In turn, social media emerged as a key digital transformation investment in the past year.

CXO INsight March

Marketing opportunities, buyers’ influence, and direct payment capabilities escalated the need for retailers to integrate this channel into their digital transformation strategy. According to the 2022 Frost & Sullivan IT Decision-Maker customer survey, retailers are taking social media seriously, with almost 90% implementing social media analytics or planning to invest in the solution by 2023.

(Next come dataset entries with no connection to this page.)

`src/rtl/oam_dma_pkg.sv`:
```
// Shared definitions for the OAM DMA engine: default addresses, state
// encoding and a small trigger-decode helper.
package oam_dma_pkg;

    // CPU write address that kicks off a 256-byte sprite copy.
    localparam logic [15:0] DEF_TRIGGER_ADDR  = 16'h4014;
    // Every DMA write lands on this single OAM data port.
    localparam logic [15:0] DEF_OAM_DATA_ADDR = 16'h2004;

    localparam int STATE_W = 2;

    typedef enum logic [STATE_W-1:0] {
        ST_IDLE  = 2'd0,
        ST_ALIGN = 2'd1,
        ST_READ  = 2'd2,
        ST_WRITE = 2'd3
    } state_t;

    // True when the CPU is writing the trigger register this cycle.
    function automatic logic is_trigger(input logic        mw,
                                        input logic [15:0] addr,
                                        input logic [15:0] trig);
        return mw && (addr == trig);
    endfunction

endpackage

```
`src/rtl/oam_dma_if.sv`:
```
// Bus bundle between the CPU, the DMA engine and the system bus.
// The DMA engine sits in the middle: it sees the CPU request and the bus
// read data, and drives the bus request plus the CPU halt.
interface oam_dma_if;

    logic [15:0] cpu_aout;
    logic [7:0]  cpu_dout;
    logic        cpu_mr;
    logic        cpu_mw;
    logic [7:0]  din;
    logic        pause;
    logic [15:0] aout;
    logic [7:0]  dout;
    logic        mr;
    logic        mw;

    // DMA engine side.
    modport slave (
        input  cpu_aout,
        input  cpu_dout,
        input  cpu_mr,
        input  cpu_mw,
        input  din,
        output pause,
        output aout,
        output dout,
        output mr,
        output mw
    );

    // System side: supplies the CPU request and bus data, observes the bus.
    modport master (
        output cpu_aout,
        output cpu_dout,
        output cpu_mr,
        output cpu_mw,
        output din,
        input  pause,
        input  aout,
        input  dout,
        input  mr,
        input  mw
    );

endinterface

```
`src/rtl/oam_dma.sv`:
```
// OAM DMA engine. A CPU write of the page number to TRIGGER_ADDR halts the
// CPU and copies page:00..page:FF to OAM_DATA_ADDR as 256 read/write pairs.
// One or two alignment cycles precede the copy depending on the CPU-cycle
// parity at the trigger. All state advances only on ce; the bus outputs are
// a pure combinational function of the held state and the CPU request.
module oam_dma
    import oam_dma_pkg::*;
#(
    parameter logic [15:0] TRIGGER_ADDR  = DEF_TRIGGER_ADDR,
    parameter logic [15:0] OAM_DATA_ADDR = DEF_OAM_DATA_ADDR
) (
    input  logic      clk,
    input  logic      reset,
    input  logic      ce,
    oam_dma_if.slave  bus
);

    state_t      state_reg, state_next;
    logic        parity_reg, parity_next;
    logic [7:0]  page_reg, page_next;
    logic [7:0]  idx_reg, idx_next;
    logic [7:0]  data_reg, data_next;
    // Set when the trigger landed on an odd cycle: ALIGN then lasts two cycles.
    logic        align_extra_reg, align_extra_next;

    // State register: reset wins over ce; otherwise only ce cycles advance.
    always_ff @(posedge clk) begin
        if (reset) begin
            state_reg       <= ST_IDLE;
            parity_reg      <= 1'b0;
            page_reg        <= 8'h00;
            idx_reg         <= 8'h00;
            data_reg        <= 8'h00;
            align_extra_reg <= 1'b0;
        end else if (ce) begin
            state_reg       <= state_next;
            parity_reg      <= parity_next;
            page_reg        <= page_next;
            idx_reg         <= idx_next;
            data_reg        <= data_next;
            align_extra_reg <= align_extra_next;
        end
    end

    // Next-state logic: sequencing, byte index and read-data capture.
    always_comb begin
        state_next       = state_reg;
        parity_next      = ~parity_reg;
        page_next        = page_reg;
        idx_next         = idx_reg;
        data_next        = data_reg;
        align_extra_next = align_extra_reg;

        case (state_reg)
            ST_IDLE: begin
                // CPU strobes are only decoded here, so a trigger write
                // during a transfer can never restart it.
                if (is_trigger(bus.cpu_mw, bus.cpu_aout, TRIGGER_ADDR)) begin
                    page_next        = bus.cpu_dout;
                    idx_next         = 8'h00;
                    align_extra_next = parity_reg;
                    state_next       = ST_ALIGN;
                end
            end
            ST_ALIGN: begin
                if (align_extra_reg) begin
                    align_extra_next = 1'b0;
                end else begin
                    state_next = ST_READ;
                end
            end
            ST_READ: begin
                data_next  = bus.din;
                state_next = ST_WRITE;
            end
            ST_WRITE: begin
                // The index is only 8 bits, so the source never carries
                // into the page; FF->00 happens exactly at termination.
                idx_next   = idx_reg + 8'h01;
                state_next = (idx_reg == 8'hFF) ? ST_IDLE : ST_READ;
            end
            default: begin
                state_next = ST_IDLE;
            end
        endcase
    end

    // Output logic: pass the CPU through in IDLE, otherwise own the bus.
    always_comb begin
        bus.pause = 1'b0;
        bus.aout  = bus.cpu_aout;
        bus.dout  = bus.cpu_dout;
        bus.mr    = bus.cpu_mr;
        bus.mw    = bus.cpu_mw;

        case (state_reg)
            ST_IDLE: begin
                bus.pause = 1'b0;
            end
            ST_ALIGN: begin
                // Dummy read on whatever address the halted CPU presents.
                bus.pause = 1'b1;
                bus.aout  = bus.cpu_aout;
                bus.mr    = 1'b1;
                bus.mw    = 1'b0;
            end
            ST_READ: begin
                bus.pause = 1'b1;
                bus.aout  = {page_reg, idx_reg};
                bus.dout  = data_reg;
                bus.mr    = 1'b1;
                bus.mw    = 1'b0;
            end
            ST_WRITE: begin
                bus.pause = 1'b1;
                bus.aout  = OAM_DATA_ADDR;
                bus.dout  = data_reg;
                bus.mr    = 1'b0;
                bus.mw    = 1'b1;
            end
            default: begin
                bus.pause = 1'b0;
            end
        endcase
    end

endmodule

```
`src/flat_wrapper.sv`:
```
// flat-port wrapper written by rule: the top's interface ports become plain ports
module oam_dma_flat import oam_dma_pkg::*;
#(
    parameter logic [15:0] TRIGGER_ADDR  = DEF_TRIGGER_ADDR,
    parameter logic [15:0] OAM_DATA_ADDR = DEF_OAM_DATA_ADDR
)
  (clk, reset, ce, bus_cpu_aout, bus_cpu_dout, bus_cpu_mr, bus_cpu_mw, bus_din, bus_pause, bus_aout, bus_dout, bus_mr, bus_mw);
  oam_dma_if bus_i ();
  input  logic clk;
  input  logic reset;
  input  logic ce;
  input wire logic [$bits(bus_i.cpu_aout)-1:0] bus_cpu_aout;
  input wire logic [$bits(bus_i.cpu_dout)-1:0] bus_cpu_dout;
  input wire logic [$bits(bus_i.cpu_mr)-1:0] bus_cpu_mr;
  input wire logic [$bits(bus_i.cpu_mw)-1:0] bus_cpu_mw;
  input wire logic [$bits(bus_i.din)-1:0] bus_din;
  output wire logic [$bits(bus_i.pause)-1:0] bus_pause;
  output wire logic [$bits(bus_i.aout)-1:0] bus_aout;
  output wire logic [$bits(bus_i.dout)-1:0] bus_dout;
  output wire logic [$bits(bus_i.mr)-1:0] bus_mr;
  output wire logic [$bits(bus_i.mw)-1:0] bus_mw;
  assign bus_i.cpu_aout = bus_cpu_aout;
  assign bus_i.cpu_dout = bus_cpu_dout;
  assign bus_i.cpu_mr = bus_cpu_mr;
  assign bus_i.cpu_mw = bus_cpu_mw;
  assign bus_i.din = bus_din;
  assign bus_pause = bus_i.pause;
  assign bus_aout = bus_i.aout;
  assign bus_dout = bus_i.dout;
  assign bus_mr = bus_i.mr;
  assign bus_mw = bus_i.mw;
  oam_dma #(.TRIGGER_ADDR(TRIGGER_ADDR), .OAM_DATA_ADDR(OAM_DATA_ADDR)) u_core (.clk(clk), .reset(reset), .ce(ce), .bus(bus_i));
endmodule
```
`config.mk`:
```
export PLATFORM = sky130hd
export DESIGN_NAME = oam_dma_flat
export DESIGN_NICKNAME = d
export VERILOG_FILES = /design/src/rtl/oam_dma_pkg.sv /design/src/rtl/oam_dma_if.sv /design/src/rtl/oam_dma.sv /design/src/flat_wrapper.sv
export SDC_FILE = /design/constraint.sdc
export NUM_CORES = 1
export LEC_CHECK = 0
export BUFFER_PORTS_ARGS = -buffer_cell sky130_fd_sc_hd__buf_2
export CORE_MARGIN = 2
export CORE_UTILIZATION = 40
export CTS_CLUSTER_DIAMETER = 150
export DETAILED_ROUTE_END_ITERATION = 6
export GPL_TIMING_DRIVEN = 0
export PLACE_DENSITY = 0.68
export SLEW_MARGIN = 10
export SYNTH_ARGS = -nofsm -noshare
export SYNTH_HDL_FRONTEND = slang
export SYNTH_SLANG_ARGS = --single-unit
```
`constraint.sdc`:
```
create_clock -name clk -period 2.5 [get_ports clk]
set_input_delay 0.25 -clock clk [delete_from_list [all_inputs] [get_ports clk]]
set_output_delay 0.25 -clock clk [all_outputs]
set_load 0.02 [all_outputs]
```
Word level (Yosys, flattened, before mapping)
Index checks and enable logic that the tools add are counted.
{ "totals": {"ff_bits": 28, "inputBits": 37, "output_inout_bits": 27, "wordCells": 40} }
{ "op_classes": {"n_addsub": 1, "n_eq_ne": 7, "n_mux": 13, "bitwise_logic": 1, "reduce_logical": 12} }
{ "ops": {"columns": ["operator", "count"], "rows": [
  ["case mux 16 bit (2 select lines)", 1],
  ["equality test 16 x 15 -> 1 bit (second input constant)", 1],
  ["2-to-1 mux 8 bit", 2],
  ["case mux 8 bit (2 select lines)", 1],
  ["AND reduction 3 bit", 4],
  ["adder 8 x 1 -> 8 bit (second input constant)", 1],
  ["equality test 8 bit (second input constant)", 1],
  ["case mux 1 bit (2 select lines)", 4],
  ["case mux 2 bit (4 select lines)", 1],
  ["2-to-1 mux 2 bit", 3],
  ["equality test 2 bit (second input constant)", 2],
  ["nonzero test 2 bit", 2],
  ["OR reduction 2 bit", 2],
  ["OR reduction 3 bit", 1],
  ["equality test 2 x 1 -> 1 bit (second input constant)", 1],
  ["zero test 2 bit", 1],
  ["inequality test 2 x 1 -> 1 bit (second input constant)", 1],
  ["inequality test 2 bit (second input constant)", 1],
  ["AND reduction 2 bit", 1],
  ["logical AND 1 bit", 1],
  ["2-to-1 mux 1 bit", 1],
  ["inverter 1 bit", 1]
]} }

Logic depth before layout (Yosys ltp)
Gate-level depths: netlist (run 1).
{ "logic_depth": {"depth_word": 4, "depth_mapped": 7} }

Worst setup path after synthesis (run 1)
Ideal clock, no wire load.
{ "synth_path": {"path_type": "flip-flop to output port", "start": "register u_core.state_reg[0]", "end": "output port bus_aout[0]", "t_arrival_ns": 1.666, "required_time_ns": 2.250, "setup_slack_ns": 0.584, "stages_incl_launch_ff": 7, "cell_sequence": "dfxtp_1 -> ha_1 -> clkbuf_1 -> inv_1 -> clkbuf_1 -> nand2_1 -> o21ai_0"} }
{ "synth_via": {"elab_chain_len": 2, "elab_cells_between_ends": 3, "classes_between": "eq/ne (2); mux (1)"} }
{ "synth_rtl": {"columns": ["item", "line", "source"], "rows": [
  ["from (decl)", "oam_dma.sv:18", "state_t state_reg, state_next;"],
  ["from (signal assigned)", "oam_dma.sv:36", "state_reg <= state_next;"],
  ["equality test 2 bit", "oam_dma.sv:96", "case (state_reg)"],
  ["case mux 16 bit (2 select lines) *", "oam_dma.sv:96", null],
  ["to (decl)", "flat_wrapper.sv:18", "output wire logic [$bits(bus_i.aout)-1:0] bus_aout;"]
]} }
Mark *: on every way between the ends. The rest lies on a longest branch, timed or not.

Worst setup path in the final report (run 1)
{ "layout_path": {"start": "register u_core.state_reg[0]", "end": "output port bus_dout[6]"} }
{ "layout_via": {"elab_chain_len": 3, "elab_cells_between_ends": 4, "classes_between": "eq/ne (2); mux (1); reduce/logical (1)"} }
{ "layout_rtl": {"columns": ["item", "line", "source"], "rows": [
  ["equality test 2 bit", "oam_dma.sv:96", null],
  ["OR reduction 2 bit (no line) *", null, null],
  ["2-to-1 mux 8 bit *", "oam_dma.sv:96", null],
  ["to (decl)", "flat_wrapper.sv:19", "output wire logic [$bits(bus_i.dout)-1:0] bus_dout;"]
]} }
Marks and branches as above.

==> impl_results.md, run 1 <==
- RePlAce Congestion: 0.916
- Leakage power: 0.940 nW
- Netlist Area Pre-Place: 1650 sq um
- HPWL Detailed: 3600 um
- CTS tree: done
- Vias: 1753
- Drt total wl: 4770 um
- Layout net count: 323
- Die Y: 68.3 um
- Clock transition at path regs: 0.10 ns
- Critical Path Fanout Max: 8
- Power Dens Cells: 411 nW/um^2
- Clock Skews: 0.00182 ns
- Postcts setup bufs: 0
- Slew headroom: 53.9%
- Placeable Area: 4000 sq um
- Vias per cell: 5.33
- Worst Reg-to-Reg Cells: 6
- Die area: 4660 sq um
- Starting density of the core: 41.3%
- Cells after Synth: 213
- Chip width: 68.3 um
- Crit. End Element: output port
- Syn Area/Cell: 7.76 sq um
- Worst Path Arrival: 2.09 ns
- DRC Markers: 0
- Hold-fix buffers, CTS: 0
- Period utilization: 93.4%
- Gr usage total: 21.4%
- Hold EP: u_core.data_reg[7]
- Max cap viols: 0
- Gr ovfl total: 0
- CP Launch Type: flip-flop
- Worst hold path depth: 3
- Io pins: 64
- Max VDD drop: 0.000192 V
- First-pass GRT wire length: 7540 um
- R2r setup slk: 0.60 ns
- Routed Antenna Nets: 0
- Most frequent cells in the layout: buf_2, nand2_1, dfxtp_1
- DRT iter0 DRCs: 134
- Antenna Cells: 0
- RR Endpoint: u_core.idx_reg[6]
- Area grow syn2layout: 26.3%
- Tmin final: 2.34 ns
- Clk buf depth: 2
- Setup violations, final: 0
- Initial antenna violation count: 0
- Skew-Pair Late Insertion Delay: 0.27 ns
- Crit path kind: flip-flop to output port
- Flops & latches, synth: 28
- Yosys cell types: 35
- H-tree depth: 1
- Ranking of synthesized cells by area: dfxtp_1, nand2_1, mux2i_1
- Hold_sp: bus_din[7]
- Measured slew at the worst slew-check pin: 0.692 ns
- Final hold viol count: 0
- RSZ-0062 raised after global routing: no
- Root Driver: clkbuf_8
- Run status: finished clean
- Pin count of the biggest net entering global routing: 20
- Max Slew Vio Count: 0
- Final TNS setup: 0 ns
- CTS buffer count: 3
- Sequential fraction of the synthesis area: 33.9%
- Most common cell after layout, fill and taps aside: buf_2
- CTS sink count: 28
- Share of cells above drive strength 1: 30.1%
- Vias in the first global route: 1544
- Port Buffers: 63
- Drt first pass iters: 4
- Worst path required time: 2.25 ns
- Post-synthesis net count: 256
- R2r startpoint: u_core.state_reg[0]
- Final hold slack: 0.219 ns
- Cell taking the most area after synthesis: dfxtp_1
- F_max: 428 MHz
- Tot Pwr: 0.859 mW
- Top cell type's share of synthesized area: 33.9%
- Synth Warn #: 0
- DR WL/cell: 14.5 um
- Rows: 23
- HP Class: input pin to flip-flop
## worst max path at each step
| stage | startpoint | endpoint | slack, ns | cells after the start |
|---|---|---|---|---|
| 2_1_floorplan | u_core.state_reg[0] | bus_aout[0] | 0.58 | 6 |
| 3_3_place_gp | u_core.state_reg[0] | bus_aout[12] | 0.11 | 8 |
| 3_5_place_dp | u_core.state_reg[0] | bus_aout[12] | 0.12 | 8 |
| 4_1_cts | u_core.state_reg[0] | bus_aout[9] | 0.06 | 7 |
| 5_1_grt | u_core.state_reg[0] | bus_dout[1] | 0.02 | 6 |
| 6_report | u_core.state_reg[0] | bus_dout[6] | 0.16 | 6 |
## what timing repair did
action	4_1_cts	5_1_grt
cloned	0	0
endpoints found under the setup margin	18	17
pin swaps	0	0
resized for setup	2	5
## kinds of logic after synthesis
| kind of cell | share of synthesized area, % |
|---|---|
| xor gates and xnor gates | 0.530 |
| buffers and inverters | 4.84 |
| and+or+nand+nor | 25.4 |
| muxes | 12.8 |
| adders and majority gates | 4.54 |
| DFF | 33.9 |
| AOI/OAI and AO/OA | 17.9 |
## synth_stat cells
library cell   n
nand4b_1       2
dfxtp_1       28
a21oi_1       15
a311oi_1       2
o31ai_1        4
or4b_1         1
a31oi_1        3
o22ai_1        1
and4b_1        1
nand3_1       13
nor4bb_1       1
nand4_1        1
or3_1          2
buf_1          1
nor3_1         1
ha_1           6
clkbuf_1      13
o311ai_0       1
mux2i_1       11
a22oi_2        1
o21ai_0       17
buf_2          1
or4_1          1
nand2_1       43
mux2_2         9
nor2_1        18
or4b_4         1
inv_1          6
a211oi_1       1
o41ai_1        2
a22o_1         1
a211o_1        1
and3_1         2
nor4_4         1
xnor2_1        1
## stage by stage
step / std cells / util, % / area [sq um] / worst slack, ns
3_3_place_gp: 326 / 50.8 / 2030 / 0.106
4_1_cts: 329 / 52.1 / 2090 / 0.0635
5_1_grt: 329 / 52.2 / 2090 / 0.0151
3_5_place_dp: 326 / 50.8 / 2030 / 0.115
2_1_floorplan: 213 / - / 1650 / 0.584
6_report: 329 / 52.2 / 2090 / 0.164
## per-layer routing
| metal | up-vias | share of wire [%] | wire, um | global-route usage (%) |
|---|---|---|---|---|
| met3 | 4 | 9.2 | 437 | 3.62 |
| met4 | 0 | 0.65 | 31 | 4.75 |
| met1 | 781 | 47 | 2240 | 31.7 |
| met5 | - | 0 | 0 | 0 |
| li1 | 885 | - | - | - |
| met2 | 83 | 43 | 2060 | 32.3 |
## report_power, final
| part | internal [mW] | switching [mW] | leakage [nW] |
|---|---|---|---|
| logic | 0.0513 | 0.0735 | 0.685 |
| registers | 0.447 | 0.00124 | 0.226 |
| clock network | 0.141 | 0.144 | 0.0288 |
## cell type report
class	instances	area [sq um]
Tap cell	50	62.6
Sequential cell	28	561
Multi-Input combinational cell	164	1010
Buffer	14	57.6
Clock buffer	4	55.1
Timing Repair Buffer	63	315
Fill cell	400	1910
Inverter	6	22.5
## critical path, stage by stage, from the launching register on
cell      delay [ns]
dfxtp_1         0.41
inv_1           0.10
ha_1            0.20
clkbuf_1        0.15
nor2_2          0.40
mux2_2          0.39
buf_2           0.16
No activity file was read; power rests on OpenSTA's default activity.
==> inputs of run 2 (changes only) <==
--- a/config.mk
+++ b/config.mk
@@ -6,8 +6,10 @@
 export NUM_CORES = 1
 export LEC_CHECK = 0
 export BUFFER_PORTS_ARGS = -buffer_cell sky130_fd_sc_hd__buf_2
+export CAP_MARGIN = 20
 export CORE_MARGIN = 2
 export CORE_UTILIZATION = 40
+export CTS_BUF_LIST = sky130_fd_sc_hd__clkbuf_8
 export CTS_CLUSTER_DIAMETER = 150
 export DETAILED_ROUTE_END_ITERATION = 6
 export GPL_TIMING_DRIVEN = 0
==> constraint.sdc (replaced) <==
create_clock -name clk -period 2.5 [get_ports clk]
set_input_delay 0.125 -clock clk [delete_from_list [all_inputs] [get_ports clk]]
set_output_delay 0.125 -clock clk [all_outputs]
set_load 0.02 [all_outputs]
==> run 2 against run 1 <==
First-iteration DRC count up 40%. Via count down 0.63%. Largest power group unchanged. Sequential cell count unchanged. Largest cell class unchanged.
==> impl_results.md, run 2 (synthesis gave the netlist of run 1 again) <==
- Clock transition at path regs: 0.10 ns (about the same)
- Rows: 23 (unchanged)
- Root Driver: clkbuf_8
- Drt first pass iters: 4 (unchanged)
- Measured slew at the worst slew-check pin: 0.697 ns (+0.00500 ns)
- F_max: 430 MHz (+0.32%)
- Crit. End Element: output port
- DRC Markers: 0 (unchanged)
- RSZ-0062 raised after global routing: yes
- Starting density of the core: 41.3% (unchanged)
- Layout net count: 323 (unchanged)
- CP Capture Point: bus_aout[10]
- Die Y: 68.3 um (unchanged)
- Vias: 1742 (-0.63%)
- Vias in the first global route: 1565 (+1.4%)
- Clk buf depth: 2 (unchanged)
- Most used cell, CP: clkbuf_1
- Slowest CP cell: clkbuf_1
- HP Class: input pin to flip-flop
- Placeable Area: 4000 sq um (unchanged)
- Die area: 4660 sq um (unchanged)
- Max cap viols: 0 (unchanged)
- Postcts setup bufs: 0 (unchanged)
- Slew headroom: 53.5% (-0.33 points)
- CTS sink count: 28 (unchanged)
- Final hold viol count: 0 (unchanged)
- DR WL/cell: 14.4 um (-0.67%)
- H-tree depth: 1 (unchanged)
- Initial antenna violation count: 0 (unchanged)
- Antenna Cells: 0 (unchanged)
- Final TNS setup: 0 ns (unchanged)
- CTS buffer count: 3 (unchanged)
- R2r startpoint: u_core.state_reg[0]
- Io pins: 64 (unchanged)
- Routed Antenna Nets: 0 (unchanged)
- RePlAce Congestion: 0.916 (unchanged)
- Skew-Pair Late Insertion Delay: 0.27 ns (about the same)
- Critical Path Fanout Max: 10 (+2)
- Period utilization: 93.1% (-0.30 points)
- Leakage power: 0.934 nW (-0.63%)
- Clock Skews: 0.00179 ns (-0.0000234 ns)
- Most common cell after layout, fill and taps aside: buf_2
- RR Endpoint: u_core.idx_reg[3]
- Max Slew Vio Count: 0 (unchanged)
- Tmin final: 2.33 ns (-0.00750 ns)
- Max incr delay on CP: 0.44 ns (+0.03 ns)
- Launch point of the worst path: u_core.state_reg[0]
- Pin count of the biggest net entering global routing: 16 (-20%)
- Crit path kind: flip-flop to output port
- Setup violations, final: 0 (unchanged)
- First-pass GRT wire length: 7610 um (+0.91%)
- Power Dens Cells: 411 nW/um^2 (about the same)
- R2r setup slk: 0.53 ns (-0.07 ns)
- Number of gates resized after cts: 1 (-1)
- Drt total wl: 4740 um (-0.67%)
- Gr ovfl total: 0 (unchanged)
- DRT iter0 DRCs: 187 (+40%)
- Max VDD drop: 0.000191 V (-0.35%)
- Most frequent cells in the layout: buf_2, nand2_1, dfxtp_1
- Chip width: 68.3 um (unchanged)
- Worst Reg-to-Reg Cells: 7 (+1)
- Worst path required time: 2.38 ns (+0.13 ns)
- Worst path cell trace: ha_1, clkbuf_1, inv_1, clkbuf_1, nand2_1, o21ai_0, buf_2
- Share of cells above drive strength 1: 29.4% (-0.72 points)
- Final Core Density: 52.1% (-0.063 points)
- Worst Path Arrival: 2.20 ns (+0.11 ns)
- Hold-fix buffers, CTS: 0 (unchanged)
- Run status: finished clean
- Port Buffers: 63 (unchanged)
- Area grow syn2layout: 26.2%
- CP Launch Type: flip-flop
- CTS tree: done
- HPWL Detailed: 3600 um (unchanged)
- Gr usage total: 21.6% (+0.21 points)
- Vias per cell: 5.29 (-0.63%)
==> run 2: layout make-up <==
type	instances	area, sq um
fill	400	1910
buffer	14	55.1
tap	50	62.6
timing repair buffer	63	315
inverter	6	22.5
sequential	28	561
clock buffer	4	55.1
multi-input combinational	164	1010
==> run 2: how the worst min path moves through the flow <==
stage,start,to,slack [ns],cells past startpoint
floorplan,bus_cpu_dout[0],u_core.page_reg[0],0.27,2
global placement,bus_cpu_dout[5],u_core.page_reg[5],0.37,3
detailed placement,bus_cpu_dout[5],u_core.page_reg[5],0.38,3
CTS,bus_din[7],u_core.data_reg[7],0.09,3
global route,bus_cpu_dout[4],u_core.page_reg[4],0.1,3
finish,bus_din[7],u_core.data_reg[7],0.09,3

It’s mission-critical for retailers to make an emotional connection with customers to ensure brand loyalty. As a starting point, consumers must have a positive association with the retailer by using all of this data to utilize the customer’s history, predict their behavior, and proactively solve their problems. Personalization is crucial for emotional connection, but this becomes difficult as consumers seek more privacy and governments roll out regulations to protect them.

Ensuring trust is crucial for retailers that want to create an emotional connection. Retailers tend to keep customers loyal by protecting all of the data they share, guaranteeing secure transactions, staying transparent when problems arise, and being prepared for a crisis.

An emotional connection or a negative experience is easily and often shared on social media. Generation Z and younger will continue to spend two to three times more money shopping on social media platforms than other generations. They are swayed by posts from platform-savvy companies, celebrity endorsements, influencers, YouTube reviews, and TikTok. Every generation is influenced by peers who hit the “like” button about a product or service. Moreover, a single post that goes viral can do good, and negative social media chatter can be damaging. Social media has intensified the speed by which consumer products and their attributes (e.g., features, styles, and colors) gain or lose popularity. Retailers, small to large, have had to fine-tune their social media skills and listen to chatter to stay relevant.

Companies that cannot act on customer feedback quickly are unlikely to survive in this fiercely competitive and customer-driven environment. The key to success is discerning which experiences should be directed to each consumer so they feel genuinely connected to a brand, resulting in the improved net promoter and customer satisfaction scores needed to achieve the top corporate objective set forth by many companies in 2022.